I would highly reccomend getting the cord/cordless for your clippers if you want the cordless...the batt will run out before you are done and then you have to stop grooming and plug it in and wait for the batt to charge before you continue, I had this problem with my trimmer I use on mine, so I only use it on feet now so it does not matter. But you deff want one you can plug in when the batt starts to go dead and still use as the batt charges. Corded clippers would be the A5 or the light speed by andis, that is what I have and it is wonderful!


----------



## Sivaro (Sep 19, 2008)

Ive never seen the cordless. I use Ostar proffessional. Most ppl dont like them as they get hot, I have two, one to do face, feet and tail, the other for body cuts.

All you need is the wahl pro, it will last you forever if you look after it. I would recommend that you try body cuts before doing face cause you could easily nik your poodle and then they are so much harder to do next time out of fear you will hurt it. With faces always pull the eye skin taut to you dont cut the eye lid. And with the mouth pull that taut as you can catch the lip. 

Please find someone to show you what to do. Feet you need to put your finger under the pad or you can catch the webbing between the toes.


----------



## passion4poodles (Apr 11, 2009)

Sivaro said:


> Ive never seen the cordless. I use Ostar proffessional. Most ppl dont like them as they get hot, I have two, one to do face, feet and tail, the other for body cuts.
> 
> All you need is the wahl pro, it will last you forever if you look after it. I would recommend that you try body cuts before doing face cause you could easily nik your poodle and then they are so much harder to do next time out of fear you will hurt it. With faces always pull the eye skin taut to you dont cut the eye lid. And with the mouth pull that taut as you can catch the lip.
> 
> Please find someone to show you what to do. Feet you need to put your finger under the pad or you can catch the webbing between the toes.

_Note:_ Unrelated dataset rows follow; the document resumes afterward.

[src/rtl/cv32e40p_clk_en_pkg.sv]
// Shared types and widths for the core clock-enable controller.
// Stats widths are only used when CV32E40P_CLK_EN_STATS_EN is defined.
package cv32e40p_clk_en_pkg;

  typedef enum logic [1:0] {
    RUN       = 2'd0,
    IDLE_WAIT = 2'd1,
    GATED     = 2'd2,
    WAKE      = 2'd3
  } clk_en_state_e;

  localparam int unsigned CLK_EN_CNT_W   = 8;
  localparam int unsigned CLK_EN_STATS_W = 32;

endpackage

[src/rtl/cv32e40p_clk_en_stat_cnt.sv]
// Saturating event counter with synchronous clear; clear wins over increment.
module cv32e40p_clk_en_stat_cnt #(
  parameter int unsigned WIDTH = 32
) (
  input  logic             clk_i,
  input  logic             rst_i,
  input  logic             clr_i,
  input  logic             inc_i,
  output logic [WIDTH-1:0] cnt_o
);

  logic [WIDTH-1:0] cnt_q;

  always_ff @(posedge clk_i) begin
    if (rst_i) begin
      cnt_q <= '0;
    end else if (clr_i) begin
      cnt_q <= '0;
    end else if (inc_i && (cnt_q != '1)) begin
      cnt_q <= cnt_q + WIDTH'(1);
    end
  end

  assign cnt_o = cnt_q;

endmodule

[src/rtl/cv32e40p_clk_en_ctrl.sv]
// Clock-enable controller for the core clock gate, running on the free clock.
// Optional gated-cycle statistics are enabled with CV32E40P_CLK_EN_STATS_EN.
module cv32e40p_clk_en_ctrl
  import cv32e40p_clk_en_pkg::*;
#(
  parameter int unsigned IDLE_CYCLES = 4,
  parameter int unsigned WAKE_CYCLES = 2
) (
  input  logic        clk_i,
  input  logic        rst_i,
  input  logic        sleep_req_i,
  input  logic        core_busy_i,
  input  logic        bus_busy_i,
  input  logic        wake_i,
  input  logic        debug_req_i,
`ifdef CV32E40P_CLK_EN_STATS_EN
  input  logic        stats_clr_i,
  output logic [CLK_EN_STATS_W-1:0] gated_cycles_o,
`endif
  output logic        clk_en_o,
  output logic        core_sleep_o
);

  if (IDLE_CYCLES > 255) begin : g_bad_idle
    $error("IDLE_CYCLES must be in 0..255");
  end
  if ((WAKE_CYCLES < 1) || (WAKE_CYCLES > 255)) begin : g_bad_wake
    $error("WAKE_CYCLES must be in 1..255");
  end

  localparam logic [CLK_EN_CNT_W-1:0] IDLE_LAST = CLK_EN_CNT_W'(IDLE_CYCLES - 1);
  localparam logic [CLK_EN_CNT_W-1:0] WAKE_LAST = CLK_EN_CNT_W'(WAKE_CYCLES - 1);

  clk_en_state_e           state_q, state_d;
  logic [CLK_EN_CNT_W-1:0] idle_cnt_q, idle_cnt_d;
  logic [CLK_EN_CNT_W-1:0] wake_cnt_q, wake_cnt_d;
  logic                    clk_en_q, core_sleep_q;
  logic                    idle, wk;

  assign idle = sleep_req_i & ~core_busy_i & ~bus_busy_i & ~wake_i & ~debug_req_i;
  assign wk   = wake_i | debug_req_i;

  always_comb begin
    state_d    = state_q;
    idle_cnt_d = idle_cnt_q;
    wake_cnt_d = wake_cnt_q;
    unique case (state_q)
      RUN: begin
        idle_cnt_d = '0;
        if (idle) begin
          state_d = (IDLE_CYCLES == 0) ? GATED : IDLE_WAIT;
        end
      end
      IDLE_WAIT: begin
        if (!idle) begin
          state_d    = RUN;
          idle_cnt_d = '0;
        end else if (idle_cnt_q == IDLE_LAST) begin
          state_d    = GATED;
          idle_cnt_d = '0;
        end else begin
          idle_cnt_d = idle_cnt_q + 8'd1;
        end
      end
      GATED: begin
        if (wk) begin
          state_d    = WAKE;
          wake_cnt_d = '0;
        end
      end
      WAKE: begin
        // Fixed-length settle window; further wake events cannot stretch it.
        if (wake_cnt_q == WAKE_LAST) begin
          state_d = RUN;
        end else begin
          wake_cnt_d = wake_cnt_q + 8'd1;
        end
      end
      default: state_d = RUN;
    endcase
  end

  // Outputs are registered from the next state so they change only on the edge.
  always_ff @(posedge clk_i) begin
    if (rst_i) begin
      state_q      <= RUN;
      idle_cnt_q   <= '0;
      wake_cnt_q   <= '0;
      clk_en_q     <= 1'b1;
      core_sleep_q <= 1'b0;
    end else begin
      state_q      <= state_d;
      idle_cnt_q   <= idle_cnt_d;
      wake_cnt_q   <= wake_cnt_d;
      clk_en_q     <= (state_d != GATED);
      core_sleep_q <= (state_d == GATED) || (state_d == WAKE);
    end
  end

  assign clk_en_o     = clk_en_q;
  assign core_sleep_o = core_sleep_q;

`ifdef CV32E40P_CLK_EN_STATS_EN
  cv32e40p_clk_en_stat_cnt #(
    .WIDTH (CLK_EN_STATS_W)
  ) u_stats (
    .clk_i (clk_i),
    .rst_i (rst_i),
    .clr_i (stats_clr_i),
    .inc_i (~clk_en_q),
    .cnt_o (gated_cycles_o)
  );
`endif

endmodule
[config.mk]
export PLATFORM = sky130hd
export DESIGN_NAME = cv32e40p_clk_en_ctrl
export DESIGN_NICKNAME = d
export VERILOG_FILES = /design/src/rtl/cv32e40p_clk_en_pkg.sv /design/src/rtl/cv32e40p_clk_en_stat_cnt.sv /design/src/rtl/cv32e40p_clk_en_ctrl.sv
export SDC_FILE = /design/constraint.sdc
export NUM_CORES = 1
export LEC_CHECK = 0
export CORE_MARGIN = 3
export CORE_UTILIZATION = 42
export DETAILED_ROUTE_END_ITERATION = 12
export DONT_BUFFER_PORTS = 1
export PLACE_DENSITY = 0.53
export SKIP_CTS_REPAIR_TIMING = 1
export SLEW_MARGIN = 20
export SYNTH_ARGS = -nofsm -noshare
export SYNTH_HDL_FRONTEND = slang
export SYNTH_HIERARCHICAL = 1
export SYNTH_SLANG_ARGS = --single-unit
[constraint.sdc]
create_clock -name clk_i -period 1.82 [get_ports clk_i]
set_clock_uncertainty 0.15 [all_clocks]
set_input_delay 0.091 -clock clk_i [delete_from_list [all_inputs] [get_ports clk_i]]
set_output_delay 0.091 -clock clk_i [all_outputs]
set_load 0.01 [all_outputs]
Word-level counts from Yosys, hierarchy flattened
Cells that the tools add are included.
{"block": "word_totals", "out_inout_bits": 2, "word_cells": 43, "regBits": 20, "inputBits": 7}
{"block": "op_classes", "add_sub_neg": 2, "eq_ne": 10, "bitwise": 9, "n_mux": 12, "n_reduce_logical": 5}
{"op": "$mux W8", "n": 4}
{"op": "$pmux W8 S2", "n": 2}
{"op": "$add A8 B1 Y8 const B", "n": 2}
{"op": "$mux W2", "n": 5}
{"op": "$eq A2 B2 Y1 const B", "n": 4}
{"op": "$eq A8 B1 Y1 const B", "n": 1}
{"op": "$eq A8 B2 Y1 const B", "n": 1}
{"op": "$pmux W2 S4", "n": 1}
{"op": "$ne A2 B2 Y1 const B", "n": 3}
{"op": "$and A1 B1 Y1", "n": 4}
{"op": "$not A1 Y1", "n": 4}
{"op": "$reduce_bool A2 Y1", "n": 2}
{"op": "$reduce_and A3 Y1", "n": 1}
{"op": "$eq A2 B1 Y1 const B", "n": 1}
{"op": "$logic_not A2 Y1", "n": 1}
{"op": "$logic_or A1 B1 Y1", "n": 1}
{"op": "$or A1 B1 Y1", "n": 1}

Longest topological paths before layout
{"block": "depth", "word_depth": 9, "depth_mapped": 6, "ltp_nobuf": 6}

Least setup slack after synthesis
OpenSTA, ideal clock, no wires.
{"block": "synth_timing", "kind": "reg2reg", "startpoint": "register idle_cnt_q[0]", "endpoint": "register clk_en_q, in the netlist clk_en_o", "stages_incl_launch_ff": 7, "path_slack_ns": 0.274, "required_ns": 1.534, "synth_period_minus_slack_ns": 1.546, "setup_ns": 0.136, "path_buffers": 1, "t_arrival_ns": 1.260, "path_cell_list": "dfxtp_1 -> ha_1 -> nor4b_1 -> nand2_1 -> buf_2 -> a21oi_1 -> o221ai_1"}
{"block": "synth_via", "elab_chain_cells": 5}
{"element": "start: declaration", "line_no": "cv32e40p_clk_en_ctrl.sv:35", "source": "logic [CLK_EN_CNT_W-1:0] idle_cnt_q, idle_cnt_d;"}
{"element": "start signal: assignment", "line_no": "cv32e40p_clk_en_ctrl.sv:93", "source": "idle_cnt_q <= idle_cnt_d;"}
{"element": "$eq A8 B2 Y1", "line_no": "cv32e40p_clk_en_ctrl.sv:58", "source": "end else if (idle_cnt_q == IDLE_LAST) begin"}
{"element": "$mux W2", "line_no": "cv32e40p_clk_en_ctrl.sv:58"}
{"element": "$mux W2", "line_no": "cv32e40p_clk_en_ctrl.sv:55", "source": "if (!idle) begin"}
{"element": "$pmux W2 S4", "line_no": "cv32e40p_clk_en_ctrl.sv:47", "source": "unique case (state_q)"}
{"element": "$ne A2 B2 Y1", "line_no": "cv32e40p_clk_en_ctrl.sv:95", "source": "clk_en_q <= (state_d != GATED);"}
{"element": "end signal: assignment", "line_no": "cv32e40p_clk_en_ctrl.sv:95"}
{"element": "end: declaration", "line_no": "cv32e40p_clk_en_ctrl.sv:37", "source": "logic clk_en_q, core_sleep_q;"}
No other way between the ends.
A chain may end at the register's enable or synchronous reset.

Final worst setup path
{"block": "layout_timing", "startpoint": "register wake_cnt_q[1]", "endpoint": "register state_q[0]"}
{"block": "layout_via", "elab_chain_cells": 3}
{"element": "start: declaration", "line_no": "cv32e40p_clk_en_ctrl.sv:36", "source": "logic [CLK_EN_CNT_W-1:0] wake_cnt_q, wake_cnt_d;"}
{"element": "start signal: assignment", "line_no": "cv32e40p_clk_en_ctrl.sv:94", "source": "wake_cnt_q <= wake_cnt_d;"}
{"element": "$eq A8 B1 Y1", "line_no": "cv32e40p_clk_en_ctrl.sv:73", "source": "if (wake_cnt_q == WAKE_LAST) begin"}
{"element": "$mux W2", "line_no": "cv32e40p_clk_en_ctrl.sv:73"}
{"element": "$pmux W2 S4", "line_no": "cv32e40p_clk_en_ctrl.sv:47"}
{"element": "end signal: assignment", "line_no": "cv32e40p_clk_en_ctrl.sv:92", "source": "state_q <= state_d;"}
{"element": "end: declaration", "line_no": "cv32e40p_clk_en_ctrl.sv:34", "source": "clk_en_state_e state_q, state_d;"}
No other way between the ends.

==> results.ini <==
[logic_synthesis]
synth_top_cells_by_area = dfxtp_1, nor3_1, nor2_1
synthFlopType = dfxtp_1
postSynthAreaPerCell_um2 = 8.801
netlist.area_leader.share_pct = 36.63
syn-instance-count = 118
yosysWarnings = 6
seq_area_frac_synth_pct = 36.63
async_flop_share_pct = 0
synth_edf_count = 0
synth_top_area_cell = dfxtp_1
synth.distinct_cells = 41
synth_area_mm2 = 0.001038
syn-num-nets = 128
ys_seq_elements = 19

[timing]
post-route-min-period_ns = 1.677
worst_pin_slew_ns = 0.5139
setup_viol = 0
hold_viol = 0
tns_ns = 0
whs_ns = 0.06616
clock.fmax_ghz = 0.5964
fin_crit_sh_pct = 92.13
relSlewSlack_pct = 65.54
rsz0062_at_grt = no
drv_slew = 0

[clocking]
clk_pin_slew_ns = 0.11
clock_path_buffers = 2
cts_tree = done
insertion_delay_ns = 0.30
cts_buffers = 3
clockRootBuffer = clkbuf_4
h-tree-depth = 1
cts_sinks = 19

[route]
drc = 0
dr.pass1.iters = 4
route.detailed.wl_per_inst_um = 13.68
num_vias = 889
drt-initial-drc-count = 33
ant_nets = 0
via_per_inst = 5.849
wl_mm = 2.080

[final_layout]
layout.nets = 135
diodes = 0
nFillCells = 217
multi_input_area_um2 = 616.8
final_cell_mix = dfxtp_1, nor2_1, nand2_1, nor3_1, nand4_1
final_common_cell = dfxtp_1
fin_cells = 152
regArea_um2 = 380.4
final_core_util_pct = 49.48
drive_gt1_share_pct = 13.71
areaGrowthSynthToFinish_pct = 8.434

[global_route]
antenna_found_initial = 0
grtUsageMet3_pct = 2.552
grt_use_total_pct = 14.33
grt_pass1_wl_mm = 3.546
grt_pass1_vias = 771
grt_util_met1_pct = 20.28
busiest_layer = met2
grtUsageMet2_pct = 20.44
grt_overflow_total = 0
grt_max_degree = 14

[worst_setup_path]
r2r_start = wake_cnt_q[1]
startpoint = wake_cnt_q[1]
r2r_cells = 6
path_class = register to register
r2r_setup_slack_ns = 0.14
arrival_ns = 1.74
critical_path.endpoint = state_q[0]
critPathLaunchType = register
cp-end-kind = register
rr_endpoint = state_q[0]
path_cells = inv_1 -> ha_1 -> and4bb_2 -> a221oi_1 -> a21oi_1 -> nor3_1
critPathMaxStageDelay_ns = 0.39
worstPathRequired_ns = 1.88
path_max_fanout = 4
critPathSlowestCell = dfxtp_1

[placed_design]
portBuffers = 0
dpl.hpwl_mm = 1.475
globalplace.congestion = 0.7527
dpl.cell_count = 144

[floorplan]
pin_count = 9
rows = 17
core_area_mm2 = 0.002276
die_w_um = 55.73
initial_utilization_pct = 45.63
die_area_mm2 = 0.003105
die_y_um = 55.73

[pwr]
powerDensity_mw_per_mm2 = 582.3
ir_drop_mv = 0.4571
leakagePower_nw = 0.3500

[hold_path]
holdCritPathClass = input pin to register

[status]
status = complete, no violations

[job]
drv_cap = 0

==> final cells by class <==
class / instances / share of cell area (%)
timing repair buffer: 6 / 4.667
multi-input combinational: 91 / 54.78
clock buffer: 4 / 2.333
sequential: 19 / 33.78
inverter: 4 / 1.333
tap: 28 / 3.111
==> logic make-up (layout without fill, tap and decap cells) <==
| kind of cell | after synthesis | in the layout | share of synthesized area (%) |
|---|---|---|---|
| flops | 19 | 19 | 36.63 |
| fa+ha+maj | 3 | 3 | 3.615 |
| simple gates | 56 | 57 | 31.09 |
| compound gates | 22 | 22 | 15.30 |
| mux | 2 | 2 | 1.928 |
| buf+inv | 9 | 14 | 5.541 |
| xor+xnor | 7 | 7 | 5.904 |
==> worst min path at each step <==
stage	cells after the start	start	to	slack [ns]
6_report	4	bus_busy_i	idle_cnt_q[0]	0.07
4_1_cts	1	rst_i	idle_cnt_q[3]	-0.32
3_3_place_gp	1	rst_i	idle_cnt_q[4]	0.01
5_1_grt	4	bus_busy_i	idle_cnt_q[0]	0.08
3_5_place_dp	1	rst_i	idle_cnt_q[3]	0.01
2_1_floorplan	1	rst_i	idle_cnt_q[2]	0.01
==> flip-flops by register name, summed over array words and instances, names as in the netlist <==
name        count
clk_en_o        1
idle_cnt_q      8
state_q         2
wake_cnt_q      8
==> critical path: cells and delay by family (launching register included) <==
| kind | cells | cell delay [ns] |
|---|---|---|
| AOI/OAI and AO/OA | 2 | 0.40 |
| adders and majority gates | 1 | 0.16 |
| buffers and inverters | 1 | 0.06 |
| DFF | 1 | 0.39 |
| and+or+nand+nor | 2 | 0.44 |
==> layer usage <==
layer | wire length (um) | vias to the layer above | share of wire (%)
li1 | - | 446 | -
met1 | 1085 | 416 | 52
met2 | 856 | 23 | 41
met3 | 98 | 4 | 4.7
met4 | 40 | 0 | 1.9
met5 | 0 | - | 0
==> report_power, final <==
part	leakage [nW]	switching, mW	internal [mW]
clock	0.0150	0.131	0.0854
sequential	0.153	0.000919	0.416
combinational	0.182	0.0131	0.00937
total	0.350	0.145	0.511
==> cells in the mapped netlist, drive strengths merged (2+ instances only) <==
master,n
nand3,5
xor2,2
inv,4
nor2b,3
nand2,10
nor4,2
a31oi,4
dfxtp,19
o31ai,2
a21oi,6
and3,2
nor2,13
buf,4
nand4,6
mux2i,2
a211oi,2
xnor2,5
ha,3
nor3,9
==> per-stage QoR <==
stage / power, mW / worst slack (ns) / cell area (um2)
after global placement: 0.4398 / 0.1623 / 1054
final: 0.6557 / 0.1432 / 1126
after detailed placement: 0.4398 / 0.1117 / 1054
after global routing: 0.6947 / 0.002531 / 1126
after CTS: 0.6598 / 0.09542 / 1080
after floorplan: 0.4400 / 0.2736 / 1039
(Power assumes the default switching activity.)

Good advise Siv, Make sure you check the blades frequently, they do tend to get hot, and if you do not change them often, you risk clipper burn. Siv is right have someone show you what you need to do, how to handle the clippers at the right angle, check to see if the clipper is to hot, show you how to handle the feet, it is VERY easy to end up "shaving" the skin right off and it is VERY painful. Be VERY careful around the skin between the leg and tummy as well, it is VERY thin and gets caught in the blades easily if not careful. You really should have someone show you who knows what they are doing, it is better for you and the dog.


----------



## Karen (May 7, 2009)

Thanks to all for the excellent advice. I am actually taking her on a poodle playdate on Friday with a lady who clips her own mini poodle herself and actually wants to show me how to do it. Can you believe my luck?! I had taken my baby poodle into the bank with me and the receptionist there is a mini poodle nut...and so it went from there.


----------



## highhorse (Sep 17, 2008)

For face, feet and tail, I use the Arco Moser. It is battery operated (1 plus a spare in the pack), small enough to get round little faces and for you to feel comfortable with. There is no changing blades, just a lever with which you can choose 3 lengths of clip. It's also very quiet - very good for very young dogs, For the whole body I use the Oster A5 twin speed.


----------



## Karen (May 7, 2009)

Thanks again for all the advice - I did just purchase the Arco Moser. I figure I don't have to do a full clip job in one day so it could recharge easily enough. I got it at a decent price on ebay and I felt the most comfortable about it - seeing as it is light weight, no changing blades, its quiet and stays cool. My poodle play date has been changed till this coming tuesday. I also saw and was curious about but did not purchase a poodle grooming dvd on ebay. Maybe another time after I recover from the cost of the clippers - lol.


----------



## Blue Fox (Oct 22, 2008)

Good purchase. I have the Moser Arco's for f,f & t and general tidy ups underneath. I love it and wished I had it from the start, they are so much easier to manouver than the corded and heaps lighter and quieter.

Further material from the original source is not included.